Booth Id:
MATS054
Category:
Materials Science
Year:
2022
Finalist Names:
Mathew, Calvin (School: American Heritage School)
Abstract:
More than 70,000 diabetic patients have amputations annually due to wound care complications. Poor circulation and hyperglycemia-related nerve damage, which are complications of diabetes, prevent natural wound healing processes. The purpose of this investigation is to develop a hydrogel to aid skin regeneration by creating an extracellular matrix for fibroblast growth with antibacterial and infection detection properties. Two natural, hydrogels based in pectin and potato peels were developed and characterized for fibroblast compatibility through rheology, scanning electron microscopy, swelling, degradation, and cell cytotoxicity assays. All five assays indicated that potato peel starch and citrus pectin were capable of mimicking natural skin, with a relevant pore diameter (potato: 82.105, pectin: 56.639 micrometers) and stiffness (potato: 798.77, pectin: 830.7 complex moduli Pa). Both groups were able to absorb 40 times their weight before naturally degrading and supported upwards of 500% NIH 3T3 fibroblast proliferation. Additionally, anthocyanin, a pigmented flavonoid, was encapsulated in hydrogels and used as an infection biomarker and preventative agent.

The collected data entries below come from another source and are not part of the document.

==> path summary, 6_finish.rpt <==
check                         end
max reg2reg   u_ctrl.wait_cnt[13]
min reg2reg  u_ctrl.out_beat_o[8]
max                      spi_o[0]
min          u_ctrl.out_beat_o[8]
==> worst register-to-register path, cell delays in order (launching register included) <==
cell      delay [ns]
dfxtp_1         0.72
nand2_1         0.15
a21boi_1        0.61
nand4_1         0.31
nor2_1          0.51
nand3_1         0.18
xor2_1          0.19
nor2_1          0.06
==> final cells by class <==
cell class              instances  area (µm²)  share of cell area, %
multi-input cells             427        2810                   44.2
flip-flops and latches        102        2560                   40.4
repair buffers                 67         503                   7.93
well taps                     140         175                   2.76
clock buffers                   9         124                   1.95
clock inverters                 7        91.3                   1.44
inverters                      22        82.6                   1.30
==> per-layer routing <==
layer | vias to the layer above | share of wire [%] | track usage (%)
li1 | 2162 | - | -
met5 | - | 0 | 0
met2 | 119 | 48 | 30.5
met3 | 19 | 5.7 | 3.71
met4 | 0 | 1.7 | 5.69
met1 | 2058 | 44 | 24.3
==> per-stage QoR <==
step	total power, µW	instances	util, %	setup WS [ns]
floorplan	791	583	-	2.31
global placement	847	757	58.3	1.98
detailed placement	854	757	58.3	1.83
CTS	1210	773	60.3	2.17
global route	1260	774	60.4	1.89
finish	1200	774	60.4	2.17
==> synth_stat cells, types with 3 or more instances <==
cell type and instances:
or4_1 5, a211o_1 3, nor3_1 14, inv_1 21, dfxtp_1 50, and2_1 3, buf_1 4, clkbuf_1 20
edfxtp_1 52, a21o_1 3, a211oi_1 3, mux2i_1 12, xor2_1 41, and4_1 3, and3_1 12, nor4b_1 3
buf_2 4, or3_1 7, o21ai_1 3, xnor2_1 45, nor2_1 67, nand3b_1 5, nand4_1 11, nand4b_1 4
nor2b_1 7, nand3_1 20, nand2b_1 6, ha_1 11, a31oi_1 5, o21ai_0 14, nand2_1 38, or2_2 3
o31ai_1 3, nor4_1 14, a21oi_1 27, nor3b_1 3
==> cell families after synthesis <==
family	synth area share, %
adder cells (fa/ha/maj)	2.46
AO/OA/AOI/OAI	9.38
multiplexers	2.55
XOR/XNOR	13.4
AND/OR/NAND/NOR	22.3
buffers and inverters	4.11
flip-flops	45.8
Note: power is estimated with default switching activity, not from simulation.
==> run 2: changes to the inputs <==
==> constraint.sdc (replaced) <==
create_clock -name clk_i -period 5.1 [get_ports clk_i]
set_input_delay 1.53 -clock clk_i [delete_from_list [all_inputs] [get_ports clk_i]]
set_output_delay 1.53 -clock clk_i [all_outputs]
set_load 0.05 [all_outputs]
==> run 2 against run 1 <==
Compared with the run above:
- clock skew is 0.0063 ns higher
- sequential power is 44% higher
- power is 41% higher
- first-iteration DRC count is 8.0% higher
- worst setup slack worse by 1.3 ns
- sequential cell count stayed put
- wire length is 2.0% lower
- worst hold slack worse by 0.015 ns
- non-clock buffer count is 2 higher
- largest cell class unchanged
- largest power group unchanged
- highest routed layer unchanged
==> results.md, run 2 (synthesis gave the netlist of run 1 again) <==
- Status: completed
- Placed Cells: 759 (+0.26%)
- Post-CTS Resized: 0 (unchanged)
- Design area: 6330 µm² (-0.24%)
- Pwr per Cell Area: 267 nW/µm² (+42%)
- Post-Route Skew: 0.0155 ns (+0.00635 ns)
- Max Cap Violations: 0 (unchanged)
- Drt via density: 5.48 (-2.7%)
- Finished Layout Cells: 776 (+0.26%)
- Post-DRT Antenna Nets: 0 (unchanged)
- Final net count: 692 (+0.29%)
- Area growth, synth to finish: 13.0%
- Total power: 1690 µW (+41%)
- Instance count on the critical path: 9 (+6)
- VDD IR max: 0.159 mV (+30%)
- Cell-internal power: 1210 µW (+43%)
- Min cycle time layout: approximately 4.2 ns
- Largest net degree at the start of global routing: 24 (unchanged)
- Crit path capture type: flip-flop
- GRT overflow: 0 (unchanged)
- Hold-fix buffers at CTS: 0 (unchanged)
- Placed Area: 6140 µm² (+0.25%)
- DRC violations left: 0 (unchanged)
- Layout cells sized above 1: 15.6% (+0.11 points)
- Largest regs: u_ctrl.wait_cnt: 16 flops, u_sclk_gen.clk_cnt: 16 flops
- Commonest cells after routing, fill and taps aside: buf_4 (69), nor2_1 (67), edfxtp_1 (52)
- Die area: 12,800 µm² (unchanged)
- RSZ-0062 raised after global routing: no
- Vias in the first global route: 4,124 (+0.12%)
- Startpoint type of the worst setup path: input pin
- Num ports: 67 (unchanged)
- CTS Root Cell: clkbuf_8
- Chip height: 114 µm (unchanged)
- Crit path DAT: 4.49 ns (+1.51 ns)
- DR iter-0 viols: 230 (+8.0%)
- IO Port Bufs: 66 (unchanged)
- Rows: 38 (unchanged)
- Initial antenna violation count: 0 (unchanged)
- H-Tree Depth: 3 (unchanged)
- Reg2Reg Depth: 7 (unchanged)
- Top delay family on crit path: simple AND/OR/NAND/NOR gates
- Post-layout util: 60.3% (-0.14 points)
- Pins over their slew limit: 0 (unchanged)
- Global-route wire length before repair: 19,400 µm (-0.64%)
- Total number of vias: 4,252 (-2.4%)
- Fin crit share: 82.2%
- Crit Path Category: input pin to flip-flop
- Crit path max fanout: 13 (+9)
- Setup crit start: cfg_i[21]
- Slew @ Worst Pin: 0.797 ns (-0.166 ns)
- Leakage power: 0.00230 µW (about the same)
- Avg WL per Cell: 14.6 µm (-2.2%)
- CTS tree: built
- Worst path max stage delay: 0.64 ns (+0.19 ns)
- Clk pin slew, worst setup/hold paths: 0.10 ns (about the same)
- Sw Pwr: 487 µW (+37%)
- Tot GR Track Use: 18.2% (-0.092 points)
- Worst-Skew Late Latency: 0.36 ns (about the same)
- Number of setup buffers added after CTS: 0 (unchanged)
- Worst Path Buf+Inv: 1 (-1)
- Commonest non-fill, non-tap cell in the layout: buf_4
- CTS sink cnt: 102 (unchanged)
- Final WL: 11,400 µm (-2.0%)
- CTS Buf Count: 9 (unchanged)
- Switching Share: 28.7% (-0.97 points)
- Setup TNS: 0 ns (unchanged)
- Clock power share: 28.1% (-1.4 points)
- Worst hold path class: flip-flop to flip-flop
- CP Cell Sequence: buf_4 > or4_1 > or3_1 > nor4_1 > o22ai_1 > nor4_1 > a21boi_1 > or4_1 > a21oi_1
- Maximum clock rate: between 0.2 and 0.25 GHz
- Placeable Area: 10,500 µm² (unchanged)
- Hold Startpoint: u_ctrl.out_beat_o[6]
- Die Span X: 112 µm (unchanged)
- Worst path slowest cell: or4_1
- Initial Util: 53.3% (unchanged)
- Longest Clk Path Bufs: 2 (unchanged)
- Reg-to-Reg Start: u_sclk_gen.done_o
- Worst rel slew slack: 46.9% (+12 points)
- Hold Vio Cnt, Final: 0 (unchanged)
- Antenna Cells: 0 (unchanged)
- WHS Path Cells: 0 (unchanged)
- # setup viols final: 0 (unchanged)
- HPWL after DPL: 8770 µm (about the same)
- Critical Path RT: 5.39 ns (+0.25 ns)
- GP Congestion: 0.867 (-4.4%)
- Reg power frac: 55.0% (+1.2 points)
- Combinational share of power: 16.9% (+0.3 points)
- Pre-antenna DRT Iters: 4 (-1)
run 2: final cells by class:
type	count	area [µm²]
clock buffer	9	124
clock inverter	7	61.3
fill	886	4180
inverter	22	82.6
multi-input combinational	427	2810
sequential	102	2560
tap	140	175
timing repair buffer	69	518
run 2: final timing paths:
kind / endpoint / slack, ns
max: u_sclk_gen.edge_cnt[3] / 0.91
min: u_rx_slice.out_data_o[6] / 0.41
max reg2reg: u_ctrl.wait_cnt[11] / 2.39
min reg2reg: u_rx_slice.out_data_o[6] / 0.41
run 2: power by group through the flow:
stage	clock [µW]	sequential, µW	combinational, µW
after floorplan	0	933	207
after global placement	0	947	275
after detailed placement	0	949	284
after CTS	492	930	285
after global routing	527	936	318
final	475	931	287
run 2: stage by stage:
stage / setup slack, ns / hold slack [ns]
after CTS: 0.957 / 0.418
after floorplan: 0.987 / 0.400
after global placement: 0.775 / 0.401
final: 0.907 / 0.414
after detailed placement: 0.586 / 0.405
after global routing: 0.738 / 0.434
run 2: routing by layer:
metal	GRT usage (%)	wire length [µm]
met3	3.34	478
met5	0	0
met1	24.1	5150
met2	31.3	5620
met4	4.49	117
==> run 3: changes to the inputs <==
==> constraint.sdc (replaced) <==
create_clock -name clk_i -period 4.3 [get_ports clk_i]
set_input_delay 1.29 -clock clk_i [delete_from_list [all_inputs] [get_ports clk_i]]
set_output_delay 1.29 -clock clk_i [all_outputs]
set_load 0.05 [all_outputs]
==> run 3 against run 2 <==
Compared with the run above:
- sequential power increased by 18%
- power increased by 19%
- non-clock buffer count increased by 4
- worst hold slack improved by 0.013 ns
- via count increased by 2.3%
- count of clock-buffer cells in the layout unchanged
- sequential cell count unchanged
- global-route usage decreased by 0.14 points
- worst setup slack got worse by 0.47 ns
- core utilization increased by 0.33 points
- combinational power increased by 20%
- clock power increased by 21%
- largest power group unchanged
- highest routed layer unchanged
$ cat config.mk
export PLATFORM = sky130hd
export DESIGN_NAME = cw_io_top
export DESIGN_NICKNAME = d
export VERILOG_FILES = /design/src/source/cw_reg_pkg.sv /design/src/source/cw_io_pkg.sv /design/src/source/cw_io_top.sv /design/src/source/cw_reg_file.sv /design/src/source/target_io_router.sv /design/src/source/trigger_path.sv
export SDC_FILE = /design/constraint.sdc
export NUM_CORES = 1
export LEC_CHECK = 0
export CAP_MARGIN = 30
export CORE_MARGIN = 4
export CORE_UTILIZATION = 64
export CTS_CLUSTER_DIAMETER = 150
export DETAILED_ROUTE_END_ITERATION = 6
export DONT_BUFFER_PORTS = 1
export PLACE_DENSITY = 0.88
export SLEW_MARGIN = 20
export SYNTH_ARGS = -nofsm -noshare
export SYNTH_HDL_FRONTEND = slang
export SYNTH_HIERARCHICAL = 1
export SYNTH_SLANG_ARGS = --single-unit
$ cat constraint.sdc
create_clock -name clk -period 2.7 [get_ports clk]
set_clock_uncertainty 0.15 [all_clocks]
set_input_delay 0.54 -clock clk [delete_from_list [all_inputs] [get_ports clk]]
set_output_delay 0.54 -clock clk [all_outputs]
set_load 0.05 [all_outputs]
===== src/rtl/axil_cfg.svh =====
`ifndef AXIL_CFG_SVH
`define AXIL_CFG_SVH

// bus widths shared by packages and routers
`define AXIL_ADDR_W 32
`define AXIL_DATA_W 32

// top address bits that pick the slave
`define AXIL_SEL_W 2

`define AXIL_STRB_W (`AXIL_DATA_W / 8)

`endif


===== src/rtl/axil_bus_pkg.sv =====
`include "axil_cfg.svh"

package axil_bus_pkg;

    typedef logic [`AXIL_ADDR_W-1:0] addr_t;
    typedef logic [`AXIL_DATA_W-1:0] data_t;
    typedef logic [`AXIL_STRB_W-1:0] strb_t;

    // one complete write as seen by the arbiter, aw and w together
    typedef struct packed {
        addr_t addr;
        data_t data;
        strb_t strb;
    } wr_req_t;

endpackage


===== src/rtl/axil_map_pkg.sv =====
`include "axil_cfg.svh"

package axil_map_pkg;

    localparam int SLAVE_COUNT = 1 << `AXIL_SEL_W;

    typedef logic [`AXIL_SEL_W-1:0] slave_idx_t;

    // m0 has priority over m1 on both paths
    typedef enum logic {
        MST_M0 = 1'b0,
        MST_M1 = 1'b1
    } master_id_t;

endpackage


===== src/rtl/master_priority_select.sv =====
`timescale 1ns/1ns

module master_priority_select import axil_bus_pkg::*, axil_map_pkg::*; #(
    parameter type payload_t = addr_t
) (
    input  payload_t   req_a,
    input  logic       valid_a,
    input  payload_t   req_b,
    input  logic       valid_b,
    output payload_t   req,
    output logic       valid,
    output master_id_t grant
);

    always_comb begin
        if (valid_a) begin
            grant = MST_M0;  // side a always wins
            req   = req_a;
        end else begin
            grant = MST_M1;
            req   = req_b;
        end
        valid = valid_a | valid_b;
    end

endmodule


===== src/rtl/axil_write_router.sv =====
`timescale 1ns/1ns
`include "axil_cfg.svh"

module axil_write_router import axil_bus_pkg::*, axil_map_pkg::*; (
    input  addr_t   m_awaddr  [2],
    input  logic    m_awvalid [2],
    input  data_t   m_wdata   [2],
    input  strb_t   m_wstrb   [2],
    input  logic    m_wvalid  [2],
    output logic    m_awready [2],
    output logic    m_wready  [2],
    output addr_t   s_awaddr  [SLAVE_COUNT],
    output logic    s_awvalid [SLAVE_COUNT],
    input  logic    s_awready [SLAVE_COUNT],
    output data_t   s_wdata   [SLAVE_COUNT],
    output strb_t   s_wstrb   [SLAVE_COUNT],
    output logic    s_wvalid  [SLAVE_COUNT],
    input  logic    s_wready  [SLAVE_COUNT]
);

    wr_req_t    m_req [2];
    logic       m_vld [2];
    wr_req_t    win_req;
    logic       win_valid;
    master_id_t win_grant;
    slave_idx_t dec;

    // a master only competes once both aw and w are presented
    always_comb begin
        for (int m = 0; m < 2; m++) begin
            m_req[m] = '{addr: m_awaddr[m], data: m_wdata[m], strb: m_wstrb[m]};
            m_vld[m] = m_awvalid[m] & m_wvalid[m];
        end
    end

    master_priority_select #(
        .payload_t (wr_req_t)
    ) wr_sel_i (
        .req_a   (m_req[0]),
        .valid_a (m_vld[0]),
        .req_b   (m_req[1]),
        .valid_b (m_vld[1]),
        .req     (win_req),
        .valid   (win_valid),
        .grant   (win_grant)
    );

    assign dec = win_req.addr[`AXIL_ADDR_W-1 -: `AXIL_SEL_W];

    always_comb begin
        for (int s = 0; s < SLAVE_COUNT; s++) begin
            s_awvalid[s] = win_valid && (dec == slave_idx_t'(s)) && m_awvalid[win_grant];
            s_wvalid[s]  = win_valid && (dec == slave_idx_t'(s)) && m_wvalid[win_grant];
            s_awaddr[s]  = (dec == slave_idx_t'(s)) ? win_req.addr : '0;
            s_wdata[s]   = win_req.data;  // broadcast, qualified by wvalid
            s_wstrb[s]   = win_req.strb;
        end
    end

    // ready goes back to the granted master only
    always_comb begin
        for (int m = 0; m < 2; m++) begin
            m_awready[m] = win_valid && (win_grant == master_id_t'(m)) && s_awready[dec];
            m_wready[m]  = win_valid && (win_grant == master_id_t'(m)) && s_wready[dec];
        end
    end

endmodule


===== src/rtl/axil_read_router.sv =====
`timescale 1ns/1ns
`include "axil_cfg.svh"

module axil_read_router import axil_bus_pkg::*, axil_map_pkg::*; (
    input  logic    clk,
    input  logic    rst_n,
    input  addr_t   m_araddr  [2],
    input  logic    m_arvalid [2],
    output logic    m_arready [2],
    output data_t   m_rdata   [2],
    output logic    m_rvalid  [2],
    input  logic    m_rready  [2],
    output addr_t   s_araddr  [SLAVE_COUNT],
    output logic    s_arvalid [SLAVE_COUNT],
    input  logic    s_arready [SLAVE_COUNT],
    input  data_t   s_rdata   [SLAVE_COUNT],
    input  logic    s_rvalid  [SLAVE_COUNT],
    output logic    s_rready  [SLAVE_COUNT]
);

    addr_t      win_addr;
    logic       win_valid;
    master_id_t win_grant;
    slave_idx_t dec;
    logic       ar_valid;
    logic       ar_fire;
    logic       r_fire;
    logic       busy;      // one read in flight
    slave_idx_t rd_idx;    // slave that owes the data
    master_id_t rd_owner;  // master that gets it

    master_priority_select #(
        .payload_t (addr_t)
    ) rd_sel_i (
        .req_a   (m_araddr[0]),
        .valid_a (m_arvalid[0]),
        .req_b   (m_araddr[1]),
        .valid_b (m_arvalid[1]),
        .req     (win_addr),
        .valid   (win_valid),
        .grant   (win_grant)
    );

    assign dec      = win_addr[`AXIL_ADDR_W-1 -: `AXIL_SEL_W];
    assign ar_valid = win_valid & ~busy;  // no new address while a read is open
    assign ar_fire  = ar_valid & s_arready[dec];
    assign r_fire   = busy & s_rvalid[rd_idx] & m_rready[rd_owner];

    always_comb begin
        for (int s = 0; s < SLAVE_COUNT; s++) begin
            s_arvalid[s] = ar_valid && (dec == slave_idx_t'(s));
            s_araddr[s]  = (dec == slave_idx_t'(s)) ? win_addr : '0;
            s_rready[s]  = busy && (rd_idx == slave_idx_t'(s)) && m_rready[rd_owner];
        end
    end

    always_comb begin
        for (int m = 0; m < 2; m++) begin
            m_arready[m] = ar_valid && (win_grant == master_id_t'(m)) && s_arready[dec];
            m_rvalid[m]  = busy && (rd_owner == master_id_t'(m)) && s_rvalid[rd_idx];
            m_rdata[m]   = s_rdata[rd_idx];  // both see data, only owner sees valid
        end
    end

    always_ff @(posedge clk or negedge rst_n) begin
        if (!rst_n) begin
            busy     <= 1'b0;
            rd_idx   <= '0;
            rd_owner <= MST_M0;
        end else if (ar_fire) begin
            busy     <= 1'b1;
            rd_idx   <= dec;
            rd_owner <= win_grant;
        end else if (r_fire) begin
            busy     <= 1'b0;  // next read accepted from the following cycle
        end
    end

endmodule


===== src/rtl/axil_2m_interconnect.sv =====
`timescale 1ns/1ns

module axil_2m_interconnect import axil_bus_pkg::*, axil_map_pkg::*; (
    input  logic  clk,
    input  logic  rst_n,
    // master 0
    input  addr_t m0_awaddr,
    input  logic  m0_awvalid,
    output logic  m0_awready,
    input  data_t m0_wdata,
    input  strb_t m0_wstrb,
    input  logic  m0_wvalid,
    output logic  m0_wready,
    input  addr_t m0_araddr,
    input  logic  m0_arvalid,
    output logic  m0_arready,
    output data_t m0_rdata,
    output logic  m0_rvalid,
    input  logic  m0_rready,
    // master 1
    input  addr_t m1_awaddr,
    input  logic  m1_awvalid,
    output logic  m1_awready,
    input  data_t m1_wdata,
    input  strb_t m1_wstrb,
    input  logic  m1_wvalid,
    output logic  m1_wready,
    input  addr_t m1_araddr,
    input  logic  m1_arvalid,
    output logic  m1_arready,
    output data_t m1_rdata,
    output logic  m1_rvalid,
    input  logic  m1_rready,
    // slaves
    output addr_t s_awaddr  [SLAVE_COUNT],
    output logic  s_awvalid [SLAVE_COUNT],
    input  logic  s_awready [SLAVE_COUNT],
    output data_t s_wdata   [SLAVE_COUNT],
    output strb_t s_wstrb   [SLAVE_COUNT],
    output logic  s_wvalid  [SLAVE_COUNT],
    input  logic  s_wready  [SLAVE_COUNT],
    output addr_t s_araddr  [SLAVE_COUNT],
    output logic  s_arvalid [SLAVE_COUNT],
    input  logic  s_arready [SLAVE_COUNT],
    input  data_t s_rdata   [SLAVE_COUNT],
    input  logic  s_rvalid  [SLAVE_COUNT],
    output logic  s_rready  [SLAVE_COUNT]
);

    addr_t m_awaddr  [2];
    logic  m_awvalid [2];
    logic  m_awready [2];
    data_t m_wdata   [2];
    strb_t m_wstrb   [2];
    logic  m_wvalid  [2];
    logic  m_wready  [2];
    addr_t m_araddr  [2];
    logic  m_arvalid [2];
    logic  m_arready [2];
    data_t m_rdata   [2];
    logic  m_rvalid  [2];
    logic  m_rready  [2];

    // entry 0 is m0, the higher priority master
    assign m_awaddr  = '{m0_awaddr, m1_awaddr};
    assign m_awvalid = '{m0_awvalid, m1_awvalid};
    assign m_wdata   = '{m0_wdata, m1_wdata};
    assign m_wstrb   = '{m0_wstrb, m1_wstrb};
    assign m_wvalid  = '{m0_wvalid, m1_wvalid};
    assign m_araddr  = '{m0_araddr, m1_araddr};
    assign m_arvalid = '{m0_arvalid, m1_arvalid};
    assign m_rready  = '{m0_rready, m1_rready};

    assign m0_awready = m_awready[0];
    assign m1_awready = m_awready[1];
    assign m0_wready  = m_wready[0];
    assign m1_wready  = m_wready[1];
    assign m0_arready = m_arready[0];
    assign m1_arready = m_arready[1];
    assign m0_rdata   = m_rdata[0];
    assign m1_rdata   = m_rdata[1];
    assign m0_rvalid  = m_rvalid[0];
    assign m1_rvalid  = m_rvalid[1];

    axil_write_router wr_router_i (
        .m_awaddr  (m_awaddr),
        .m_awvalid (m_awvalid),
        .m_wdata   (m_wdata),
        .m_wstrb   (m_wstrb),
        .m_wvalid  (m_wvalid),
        .m_awready (m_awready),
        .m_wready  (m_wready),
        .s_awaddr  (s_awaddr),
        .s_awvalid (s_awvalid),
        .s_awready (s_awready),
        .s_wdata   (s_wdata),
        .s_wstrb   (s_wstrb),
        .s_wvalid  (s_wvalid),
        .s_wready  (s_wready)
    );

    axil_read_router rd_router_i (
        .clk       (clk),
        .rst_n     (rst_n),
        .m_araddr  (m_araddr),
        .m_arvalid (m_arvalid),
        .m_arready (m_arready),
        .m_rdata   (m_rdata),
        .m_rvalid  (m_rvalid),
        .m_rready  (m_rready),
        .s_araddr  (s_araddr),
        .s_arvalid (s_arvalid),
        .s_arready (s_arready),
        .s_rdata   (s_rdata),
        .s_rvalid  (s_rvalid),
        .s_rready  (s_rready)
    );

endmodule


===== config.mk =====
export PLATFORM = sky130hd
export DESIGN_NAME = axil_2m_interconnect
export DESIGN_NICKNAME = d
export VERILOG_FILES = /design/src/rtl/axil_bus_pkg.sv /design/src/rtl/axil_map_pkg.sv /design/src/rtl/master_priority_select.sv /design/src/rtl/axil_write_router.sv /design/src/rtl/axil_read_router.sv /design/src/rtl/axil_2m_interconnect.sv
export VERILOG_INCLUDE_DIRS = /design/src /design/src/rtl
export SDC_FILE = /design/constraint.sdc
export NUM_CORES = 1
export LEC_CHECK = 0
export BUFFER_PORTS_ARGS = -buffer_cell sky130_fd_sc_hd__buf_2
export CAP_MARGIN = 20
export CORE_AREA = 4 4 325 327
export CTS_BUF_LIST = sky130_fd_sc_hd__clkbuf_4 sky130_fd_sc_hd__clkbuf_8
export CTS_CLUSTER_SIZE = 12
export DETAILED_ROUTE_END_ITERATION = 7
export DIE_AREA = 0 0 329 331
export PLACE_DENSITY = 0.3
export RECOVER_POWER = 25
export SETUP_SLACK_MARGIN = 0.15
export SYNTH_ARGS = -nofsm -noshare
export SYNTH_HDL_FRONTEND = slang
export SYNTH_HIERARCHICAL = 1
export SYNTH_SLANG_ARGS = --single-unit

===== constraint.sdc =====
create_clock -name clk -period 2 [get_ports clk]
set_input_delay 0 -clock clk [delete_from_list [all_inputs] [get_ports clk]]
set_output_delay 0 -clock clk [all_outputs]
set_load 0.02 [all_outputs]

==> flow_metrics.py, run 1 <==
metrics = {
    "timing": {
        "drv_slew": 0,
        "finalSetupTns_ns": 0,
        "fin_skew_ns": 0.00374,
        "fin_crit_ns": 1.80,
        "fmax_mhz": 555,
        "finalCritPeriodShare_pct": 90.1,
        "worst_pin_slew_ns": 0.753,
        "finalSetupViolCount": 0,
        "relSlewSlack_pct": 49.8,
        "rsz0062_at_grt": "yes",
        "hold_viol_final": 0,
    },
    "global_routing": {
        "first_global_vias": 7450,
        "grt_overflow": 0,
        "antenna_found_initial": 26,
        "grt_use_total_pct": 8.22,
        "grt_pass1_wl_um": 62700,
        "grt_max_degree": 39,
    },
    "drt": {
        "vias_per_cell": 2.75,
        "drt_iter0_markers": 278,
        "ant_nets": 0,
        "first_pass_iters": 4,
        "wl_per_cell_um": 18.6,
        "wirelength_um": 50200,
        "vias": 7424,
        "drc": 0,
    },
    "setup_path": {
        "crit_buf_inv": 3,
        "critPathTopFamily": "buffers and inverters",
        "cp-start-kind": "flip-flop",
        "critical-path-max-stage-delay_ns": 0.57,
        "cp-end-kind": "output port",
        "crit_arrival_ns": 1.80,
        "cp_slowest_cell": "mux4_2",
        "path_cells": "buf_12 > bufbuf_16 > mux4_2 > buf_2",
        "required_ns": 2.00,
        "cp_max_fo": 16,
        "worst-setup-path-type": "flip-flop to output port",
    },
    "min_path": {
        "hold_path_class": "input port to async pin",
    },
    "yosys": {
        "avgSynthCellArea_um2": 9.13,
        "synth.cell_area_um2": 5870,
        "yosysUniqueCellTypes": 31,
        "synth_cells": 643,
        "synth_edf_count": 0,
        "synth_flop_cell": "dfrtp_1",
        "yosys_warnings": 6,
        "synthArstFlopShare_pct": 100,
        "ys_seq_area_share_pct": 1.71,
        "synth_seq_cells": 4,
    },
    "clocking": {
        "cts_root_buf": "clkbuf_8",
        "cts_buffers": 3,
        "ctsHtreeMaxLevel": 1,
        "cts_sinks": 4,
        "clock_latency_ns": 0.22,
        "cts.path.max_buffers": 2,
        "path_clk_slew_ns": 0.03,
        "cts_tree": "done",
    },
    "placed_design": {
        "placed_area_um2": 10600,
        "post-dp-hpwl_um": 45500,
        "routabilityCongestion": 0.788,
        "port_buffers": 833,
    },
    "finish": {
        "final_common_cell": "buf_2",
        "final_layout_size_suffix_gt1_share_pct": 68.9,
        "nNetsFinal": 1668,
        "fillers": 12200,
        "final_cell_mix": "760 x buf_2, 182 x and2_1, 73 x clkbuf_1",
        "area_delta_synth_final_pct": 78.7,
        "fin_area_um2": 10500,
    },
    "power_and_ir_drop": {
        "p_leak_nw": 5.64,
        "seq_power_share_pct": 2.8,
        "irDropWorstVdd_mv": 0.556,
        "power.switching_w": 0.00416,
        "intPower_w": 0.00271,
        "power_frac_comb_pct": 94.8,
        "powerDensity_nw_per_um2": 655,
        "swShare_pct": 60.6,
        "p_clk_share_pct": 2.4,
    },
    "job": {
        "drv_cap": 0,
    },
    "floorplanning": {
        "die_area_um2": 109000,
        "start_util_pct": 5.70,
        "die_h_um": 331,
        "core_area_um2": 103000,
        "design.portCount": 842,
        "rows": 118,
        "die_width_um": 329,
    },
    "outcome": {
        "status": "completed",
    },
}
-- final cells by class --
class	count	area, um2	area share [%]
Antenna cell	11	27.5	0.262
Clock buffer	3	41.3	0.394
Inverter	4	15.0	0.143
Multi-Input combinational cell	436	4080	38.9
Sequential cell	4	103	0.978
Tap cell	1380	1730	16.5
Timing Repair Buffer	865	4490	42.8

A pH responsivity test and time-to-kill antibacterial assay were conducted, validating the ability of anthocyanin to noticeably change colors in hydrogels and assert bactericidal effects even at low concentrations. A concentration of 200 milligrams could prevent bacteria growth and showed no effect on fibroblast growth. Overall, this experiment fabricated various hydrogels capable of acting as skin substitutes and counteracting infections to facilitate wound healing. Following further testing and validation, these hydrogels could alleviate the 13-billion-dollar financial burden of foot ulcer treatment.